Influence of the amino acid differences between the hemagglutinin HA1 domains of influenza virus H1N1 strains on their reaction with antibody.

For influenza H1N1 strains, including some of their escape variants, the association of amino acid differences located at their hemagglutinin HA1 domains with their antigenic relationship was examined. The antigenic relationship was recorded in terms of the ratios of hemagglutination inhibition (HI) titers, the concentration of antibody molecules recognized by the virus, and the equilibrium constant of epitope-paratope interaction determined with heterologous virus compared to that found with homologous virus. The HI titers of antisera were found to depend primarily on the concentration of antibody molecules recognized by the virus and much less on the equilibrium constants. The avidity of antibody in sera raised against historically later strains with earlier strains was higher than vice versa. In contrast to the results obtained with antisera, the same concentration of monoclonal antibody directed to the Sb site of A/Brazil virus was recognized by both heterologous and homologous viruses, and the differences in HI titers observed were due to avidity changes only. Some of the amino acid differences located at each of the antigenic sites were found to be associated with a reduction in the HI titers and in the concentration of antibody molecules recognized by heterologous virus, whereas other differences in addition decreased the avidity of epitope-paratope interaction.

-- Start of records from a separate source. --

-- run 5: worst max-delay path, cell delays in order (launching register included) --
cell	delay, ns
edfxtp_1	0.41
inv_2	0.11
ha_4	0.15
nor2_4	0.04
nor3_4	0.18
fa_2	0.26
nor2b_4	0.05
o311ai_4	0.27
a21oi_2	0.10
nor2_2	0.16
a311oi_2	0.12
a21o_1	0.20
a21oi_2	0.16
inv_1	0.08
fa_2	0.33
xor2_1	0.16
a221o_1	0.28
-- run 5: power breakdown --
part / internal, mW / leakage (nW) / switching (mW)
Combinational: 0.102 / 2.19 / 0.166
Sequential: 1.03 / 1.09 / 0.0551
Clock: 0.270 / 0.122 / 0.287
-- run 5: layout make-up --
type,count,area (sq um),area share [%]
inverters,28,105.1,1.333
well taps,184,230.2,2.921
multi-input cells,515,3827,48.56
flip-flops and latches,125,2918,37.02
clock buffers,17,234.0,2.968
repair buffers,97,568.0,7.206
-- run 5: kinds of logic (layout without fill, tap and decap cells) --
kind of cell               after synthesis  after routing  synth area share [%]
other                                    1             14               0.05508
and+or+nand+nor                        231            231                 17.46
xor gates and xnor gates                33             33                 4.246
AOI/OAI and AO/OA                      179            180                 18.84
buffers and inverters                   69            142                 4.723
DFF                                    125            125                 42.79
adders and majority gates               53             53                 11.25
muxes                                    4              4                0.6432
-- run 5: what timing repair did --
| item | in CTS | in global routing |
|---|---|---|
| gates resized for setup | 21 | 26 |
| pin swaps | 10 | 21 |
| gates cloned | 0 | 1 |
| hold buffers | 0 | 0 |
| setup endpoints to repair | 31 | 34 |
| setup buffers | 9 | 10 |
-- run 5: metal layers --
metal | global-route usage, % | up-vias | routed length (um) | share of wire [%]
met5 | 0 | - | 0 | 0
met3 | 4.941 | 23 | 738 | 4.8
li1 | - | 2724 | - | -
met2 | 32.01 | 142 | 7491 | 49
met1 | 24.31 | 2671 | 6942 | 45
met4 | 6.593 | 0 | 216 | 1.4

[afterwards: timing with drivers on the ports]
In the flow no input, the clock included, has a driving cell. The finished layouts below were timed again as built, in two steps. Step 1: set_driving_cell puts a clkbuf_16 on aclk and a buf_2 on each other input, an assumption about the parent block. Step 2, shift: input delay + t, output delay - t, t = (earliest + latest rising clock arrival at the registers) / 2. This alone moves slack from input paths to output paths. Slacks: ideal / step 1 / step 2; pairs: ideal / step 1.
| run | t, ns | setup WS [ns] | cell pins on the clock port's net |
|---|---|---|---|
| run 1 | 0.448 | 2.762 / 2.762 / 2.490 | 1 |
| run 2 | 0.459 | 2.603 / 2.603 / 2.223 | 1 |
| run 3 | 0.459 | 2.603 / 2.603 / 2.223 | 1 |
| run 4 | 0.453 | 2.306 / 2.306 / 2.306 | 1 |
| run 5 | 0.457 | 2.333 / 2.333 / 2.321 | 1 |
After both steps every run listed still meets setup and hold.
From an optimization exercise on the open Yosys and OpenROAD flow, aimed at small area, a short achievable clock period and few clock cycles per item; shortcuts taken in it are not production practice.
The RTL was checked by simulation tests, not by an equivalence proof against the original design.
No activity file was given, so power comes from the tool's default toggle rates.

### flow/config.mk
export PLATFORM = sky130hd
export DESIGN_NAME = rational_add_sub_reduce_top
export DESIGN_NICKNAME = rational_add_sub_reduce_top
export VERILOG_FILES = /design/flow/design.v
export SDC_FILE = /design/flow/constraint.sdc
export NUM_CORES = 4
export LEC_CHECK = 0
export ABC_AREA = 1
export ABC_CLOCK_PERIOD_IN_PS = 4000
export CAP_MARGIN = 20
export CORE_MARGIN = 2
export CORE_UTILIZATION = 60
export CTS_CLUSTER_DIAMETER = 100
export CTS_CLUSTER_SIZE = 24
export PLACE_DENSITY = 0.7
export SETUP_SLACK_MARGIN = 5
export SLEW_MARGIN = 20
### flow/constraint.sdc
create_clock -name core_clock -period 10.0 [get_ports {aclk}]
set_input_delay 2.0000 -clock core_clock [delete_from_list [all_inputs] [get_ports {aclk}]]
set_output_delay 2.0000 -clock core_clock [all_outputs]
set_load 0.01 [all_outputs]
### flow/design.v
`timescale 1ns / 1ps
`default_nettype none
package rasr_pkg;
    localparam int IN_W   = 32;
    localparam int NUM_W  = 64;
    localparam int DEN_W  = 62;
    localparam int MAG_W  = 65;    
    localparam int CNT_W  = 7;
    localparam logic [NUM_W-1:0] NUM_MAX = {1'b0, {(NUM_W-1){1'b1}}};
    localparam logic [DEN_W-1:0] DEN_MAX = {DEN_W{1'b1}};
    typedef struct packed {
        logic                    action;
        logic signed [IN_W-1:0]  a_num;
        logic signed [IN_W-1:0]  a_den;
        logic signed [IN_W-1:0]  b_num;
        logic signed [IN_W-1:0]  b_den;
    } in_item_t;
    typedef struct packed {
        logic signed [NUM_W-1:0] res_num;
        logic [DEN_W-1:0]        res_den;
        logic                    den_error;
    } out_item_t;
    typedef enum logic [3:0] {
        CMD_NONE,
        CMD_LOAD,       
        CMD_MUL,        
        CMD_SUM,        
        CMD_GINIT,      
        CMD_GSTEP,      
        CMD_DINIT,      
        CMD_DSTEP,      
        CMD_DNEXT,      
        CMD_FINAL       
    } cmd_t;
    typedef struct packed {
        logic zero_den;    
        logic zero_num;    
        logic gcd_done;    
        logic div_done;    
    } status_t;
endpackage
`default_nettype wire
`timescale 1ns / 1ps
`default_nettype none
module rasr_add #(parameter int W = 64, parameter int LW = 6)
(
    input  wire logic [W-1:0] x,
    input  wire logic [W-1:0] y,
    input  wire logic         ci,
    output logic      [W-1:0] s,
    output logic              co,
    output logic              pall     
);
    logic [W-1:0] p, g, pp, gg;
    always_comb begin
        p  = x ^ y;
        g  = x & y;
        pp = p;
        gg = g;
        gg[0] = g[0] | (p[0] & ci);
        for (int i = 0; i < LW; i++) begin
            for (int j = W - 1; j >= 0; j--) begin
                if ((j >> i) & 1) begin
                    gg[j] = gg[j] | (pp[j] & gg[((j >> i) << i) - 1]);
                    pp[j] = pp[j] & pp[((j >> i) << i) - 1];
                end
            end
        end
        s  = p ^ {gg[W-2:0], ci};
        co = gg[W-1];
        pall = pp[W-1];
    end
endmodule
`default_nettype wire
`timescale 1ns / 1ps
`default_nettype none
module rational_add_sub_reduce_top
(
    input  wire logic      aclk,
    input  wire logic      aresetn,
    input  wire logic      s_valid,
    output logic           s_ready,
    input  wire logic [128:0] s_data,    
    output logic           m_valid,
    input  wire logic      m_ready,
    output logic [126:0]   m_data       
);
    localparam logic [1:0] M_IDLE = 2'd0, M_RUN = 2'd1, M_DONE = 2'd2;
    logic [1:0]  mstate;
    logic [3:0]  mcnt;
    logic [33:0] mn_hi, md_hi;   
    logic [31:0] mn_lo, md_lo;   
    logic [31:0] x_an, x_ad;
    logic [2:0]  dbd, dbn;       
    logic        f1, f2;         
    logic        mzden;          
    function automatic logic [2:0] booth_dec(input logic y1, input logic y0,
                                             input logic yp, input logic flip);
        booth_dec[0] = y0 ^ yp;
        booth_dec[1] = (y1 & ~y0 & ~yp) | (~y1 & y0 & yp);
        booth_dec[2] = y1 ^ flip;
    endfunction
    function automatic logic [35:0] booth_pp(input logic [31:0] x, input logic [2:0] d);
        logic [35:0] m;
        m = d[0] ? {{4{x[31]}}, x} : (d[1] ? {{3{x[31]}}, x, 1'b0} : 36'd0);
        booth_pp = d[2] ? ~m : m;
    endfunction
    wire [35:0] pp1 = booth_pp(x_an, dbd);
    wire [35:0] pp2 = booth_pp(x_ad, dbn);
    wire [35:0] pp3 = booth_pp(x_ad, dbd);
    wire [35:0] acc_n = {{2{mn_hi[33]}}, mn_hi};
    wire [35:0] acc_d = {{2{md_hi[33]}}, md_hi};
    wire [35:0] cs_s = acc_n ^ pp1 ^ pp2;
    wire [35:0] cs_c = {(acc_n[34:0] & pp1[34:0]) | (acc_n[34:0] & pp2[34:0]) | (pp1[34:0] & pp2[34:0]), dbn[2]};
    wire [35:0] sum_n, sum_d;
    wire        sum_n_co, sum_d_co;
    rasr_add #(.W(36), .LW(6)) u_add_n (.x(cs_s), .y(cs_c), .ci(dbd[2]), .s(sum_n), .co(sum_n_co), .pall());
    rasr_add #(.W(36), .LW(6)) u_add_d (.x(acc_d), .y(pp3), .ci(dbd[2]), .s(sum_d), .co(sum_d_co), .pall());
    wire ld;     
    always_ff @(posedge aclk) begin
        if (!aresetn) begin
            mstate <= M_IDLE;
        end else begin
            case (mstate)
                M_IDLE: if (s_valid) mstate <= M_RUN;
                M_RUN:  if (mcnt == 4'd15) mstate <= M_DONE;
                M_DONE: if (ld) mstate <= M_IDLE;
                default: mstate <= M_IDLE;
            endcase
        end
    end
    always_ff @(posedge aclk) begin
        case (mstate)
            M_IDLE: begin
                mcnt  <= 4'd0;
                mn_hi <= 34'd0;
                md_hi <= 34'd0;
                mn_lo <= s_data[31:0];       
                md_lo <= s_data[63:32];      
                x_an  <= s_data[127:96];
                x_ad  <= s_data[95:64];
                f1    <= s_data[95] ^ s_data[31];
                f2    <= s_data[95] ^ s_data[31] ^ s_data[128];
                dbd   <= booth_dec(s_data[1], s_data[0], 1'b0, s_data[95] ^ s_data[31]);
                dbn   <= booth_dec(s_data[33], s_data[32], 1'b0, s_data[95] ^ s_data[31] ^ s_data[128]);
                mzden <= (s_data[95:64] == 32'd0) || (s_data[31:0] == 32'd0);
            end
            M_RUN: begin
                mcnt  <= mcnt + 4'd1;
                mn_hi <= sum_n[35:2];
                mn_lo <= {sum_n[1:0], mn_lo[31:2]};
                md_hi <= sum_d[35:2];
                md_lo <= {sum_d[1:0], md_lo[31:2]};
                dbd   <= booth_dec(mn_lo[3], mn_lo[2], mn_lo[1], f1);
                dbn   <= booth_dec(md_lo[3], md_lo[2], md_lo[1], f2);
            end
            default: ;
        endcase
    end
    localparam logic [1:0] L_IDLE = 2'd0, L_LOOP = 2'd1, L_HALF2 = 2'd2;
    logic [1:0]  lstate;
    logic [63:0] a, b;           
    logic        bp;             
    logic        bz;             
    logic        ineg;           
    logic [63:0] ca1, cb1;       
    logic [61:0] ca2, cb2;       
    logic        c_sum;          
    logic        c_shf;          
    logic        c_one;          
    logic        c_tca, c_nega, c_negb;
    logic [2:0]  csh;            
    logic        dsub_r;         
    logic        nsign;          
    logic        zden_v;         
    logic        zden;           
    logic        res;            
    logic        cinit;          
    logic [2:0]  hs;             
    wire        new_neg = mn_hi[33] && !mzden;
    wire        new_bz  = mzden || ({mn_hi, mn_lo} == 66'd0);
    wire        dsub = dsub_r;
    wire [64:0] d;
    wire        d_co, ge_co, ab_ne_unused, ab_eq;
    rasr_add #(.W(65), .LW(7)) u_add_v (.x({ineg, b}), .y({dsub, a ^ {64{dsub}}}), .ci(dsub), .s(d), .co(d_co), .pall(ab_ne_unused));
    wire        dneg = dsub && d[64];
    wire [63:0] ge_s;
    rasr_add #(.W(64), .LW(6)) u_cmp (.x(b), .y(~a), .ci(1'b1), .s(ge_s), .co(ge_co), .pall(ab_eq));   
    wire        b_lt_a = !ge_co;
    wire        bpar = b[0] ^ bp;      
    function automatic logic [2:0] tz7(input logic [6:0] v);
        tz7 = v[0] ? 3'd0 : v[1] ? 3'd1 : v[2] ? 3'd2 : v[3] ? 3'd3 :
              v[4] ? 3'd4 : v[5] ? 3'd5 : v[6] ? 3'd6 : 3'd7;
    endfunction
    wire take    = res && m_ready;
    wire run     = !cinit || take;   
    wire in_loop_nc = (lstate == L_LOOP) && !bz;      
    wire in_loop = in_loop_nc && run;
    wire k_half  = in_loop_nc && !a[0] && !bpar;
    wire k_init  = in_loop_nc && ineg && !(!a[0] && !bpar);
    wire k_swap  = in_loop && !ineg && !a[0] &&  bpar;
    wire k_shb   = in_loop && !ineg &&  a[0] && !bpar;
    wire k_sub   = in_loop && !ineg &&  a[0] &&  bpar;
    wire k_half2 = (lstate == L_HALF2);
    logic [2:0]  sh;
    logic        exact;          
    logic [64:0] xsrc;
    always_comb begin
        sh    = 3'd0;
        exact = 1'b1;
        xsrc  = {1'b0, b};
        if (k_sub) begin
            sh    = tz7(d[6:0]);
            exact = (d[7:0] != 8'd0);
            xsrc  = d;
        end else if (k_init) begin
            sh    = 3'd0;
            exact = d[0];
            xsrc  = d;
        end else if (k_shb) begin
            sh    = tz7(b[6:0] ^ {7{bp}});
            exact = ((b[7:0] ^ {8{bp}}) != 8'd0);
            xsrc  = {1'b0, b};
        end else if (k_swap) begin
            sh    = tz7(a[6:0]);
            xsrc  = {1'b0, a};
        end else if (k_half) begin
            sh    = tz7(a[6:0] | b[6:0]);
            xsrc  = {1'b0, a};
        end else if (k_half2) begin
            sh    = hs;
            xsrc  = {ineg, a};           
        end
    end
    wire        xfill = ((k_sub || k_init) && dneg) || (k_half2 && ineg);
    wire [71:0] xsx  = {{7{xfill}}, xsrc} >> sh;
    wire [64:0] xsh  = xsx[64:0];
    wire        inv  = (k_sub || k_init) && dneg;
    wire [63:0] bnew = (xsh[63:0] ^ {64{inv}}) | {63'd0, (inv || (k_shb && bp)) && exact};
    wire        bpnew = (inv || (k_shb && bp)) && !exact;
    wire [63:0] ysrc1 = c_tca ? ca1 : cb1;
    wire [61:0] ysrc2 = c_tca ? ca2 : cb2;
    wire [63:0] cbsh1 = ysrc1 << csh;
    wire [61:0] cbsh2 = ysrc2 << csh;
    wire        c_cin  = c_nega || c_negb;
    wire [63:0] csum1;
    wire [61:0] csum2;
    wire        csum1_co, csum2_co;
    rasr_add #(.W(64), .LW(6)) u_add_c1 (.x(ca1 ^ {64{c_nega}}), .y(cb1 ^ {64{c_negb}}), .ci(c_cin), .s(csum1), .co(csum1_co), .pall());
    rasr_add #(.W(62), .LW(6)) u_add_c2 (.x(ca2 ^ {62{c_nega}}), .y(cb2 ^ {62{c_negb}}), .ci(c_cin), .s(csum2), .co(csum2_co), .pall());
    wire last  = k_sub && ab_eq && !cinit;
    wire vfin  = (lstate == L_LOOP) && bz && !cinit;    
    wire vend  = vfin || last;
    assign ld  = (mstate == M_DONE) && ((lstate == L_IDLE) || vend);
    wire early = last && ld;
    wire cof_init = (ld && !vend && (!res || take)) || (cinit && take);
    logic pf;    
    always_ff @(posedge aclk) begin
        if (!aresetn) begin
            lstate <= L_IDLE;
            res    <= 1'b0;
            cinit  <= 1'b0;
            pf     <= 1'b0;
        end else begin
            if (ld) begin
                lstate <= L_LOOP;
            end else begin
                case (lstate)
                    L_LOOP:  if (vfin) lstate <= L_IDLE;
                             else if (k_half) lstate <= L_HALF2;
                    L_HALF2: if (k_half2) lstate <= L_LOOP;
                    default: lstate <= L_IDLE;
                endcase
            end
            res   <= vfin || pf || (res && !m_ready);
            pf    <= early;
            cinit <= ld ? !cof_init : (cinit && !take);
        end
    end
    logic [63:0] a_d, b_d;
    logic        ineg_d;
    always_comb begin
        a_d = a;
        b_d = b;
        ineg_d = ineg && !k_init;
        if (ld) ineg_d = new_neg && !new_bz;
        if (ld) begin
            a_d = {md_hi[31:0], md_lo};
            b_d = mzden ? 64'd0 : {mn_hi[31:0], mn_lo};
        end else if (k_init || k_shb) begin
            b_d = bnew;
        end else if (k_sub) begin
            b_d = bnew;
            if (b_lt_a) a_d = b;
        end else if (k_swap || k_half || k_half2) begin
            a_d = b;
            b_d = bnew;
        end
    end
    always_ff @(posedge aclk) begin
        a      <= a_d;
        b      <= b_d;
        dsub_r <= (a_d[1] == b_d[1]) || ineg_d;
        if (ld) begin
            bp    <= 1'b0;
            bz    <= new_bz;
            ineg  <= new_neg && !new_bz;
            nsign <= new_neg;
            zden_v <= mzden;
        end else if (k_init) begin
            bp   <= bpnew;
            ineg <= 1'b0;
        end else if (k_sub) begin
            bp  <= bpnew;
            bz  <= dsub && ab_eq;
        end else if (k_shb) begin
            bp  <= bpnew;
        end
        if (k_half) hs <= sh;
        if (vend) zden <= zden_v;
    end
    always_ff @(posedge aclk) begin
        c_sum  <= k_sub;
        c_shf  <= k_sub || k_shb || k_swap;
        c_one  <= k_swap;
        c_tca  <= (k_sub && b_lt_a) || k_swap;
        c_nega <= k_sub && !dsub && b_lt_a;
        c_negb <= k_sub && !dsub && !b_lt_a;
        csh    <= sh;
    end
    always_ff @(posedge aclk) begin
        if (cof_init) begin
            ca1 <= ld ? (new_neg ? 64'd1 : 64'd0) : (nsign ? 64'd1 : 64'd0);
            ca2 <= 62'd1;
            cb1 <= (ld ? new_neg : nsign) ? {64{1'b1}} : 64'd1;
            cb2 <= 62'd0;
        end else begin
            if (c_sum) begin
                ca1 <= csum1;
                ca2 <= csum2;
            end else if (c_one) begin
                ca1 <= nsign ? {64{1'b1}} : 64'd1;    
                ca2 <= 62'd0;
            end
            if (c_shf) begin
                cb1 <= cbsh1;
                cb2 <= cbsh2;
            end
        end
    end
    assign s_ready = (mstate == M_IDLE);
    assign m_valid = res;
    assign m_data  = {ca1, ca2, zden};
endmodule
`default_nettype wire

Further amino acid differences decreased the avidity only. The strains tested differed also in their amino acids located outside the antigenic sites. However, an influence of these differences on the reaction of virus with antibody could not be evidenced. For the strains tested, the antigenic hemagglutinin drift occurred by reduction of the concentration of antibody molecules recognized by the virus and by avidity changes, which, in turn, were caused by exchanges of some key residues located at the antigenic sites.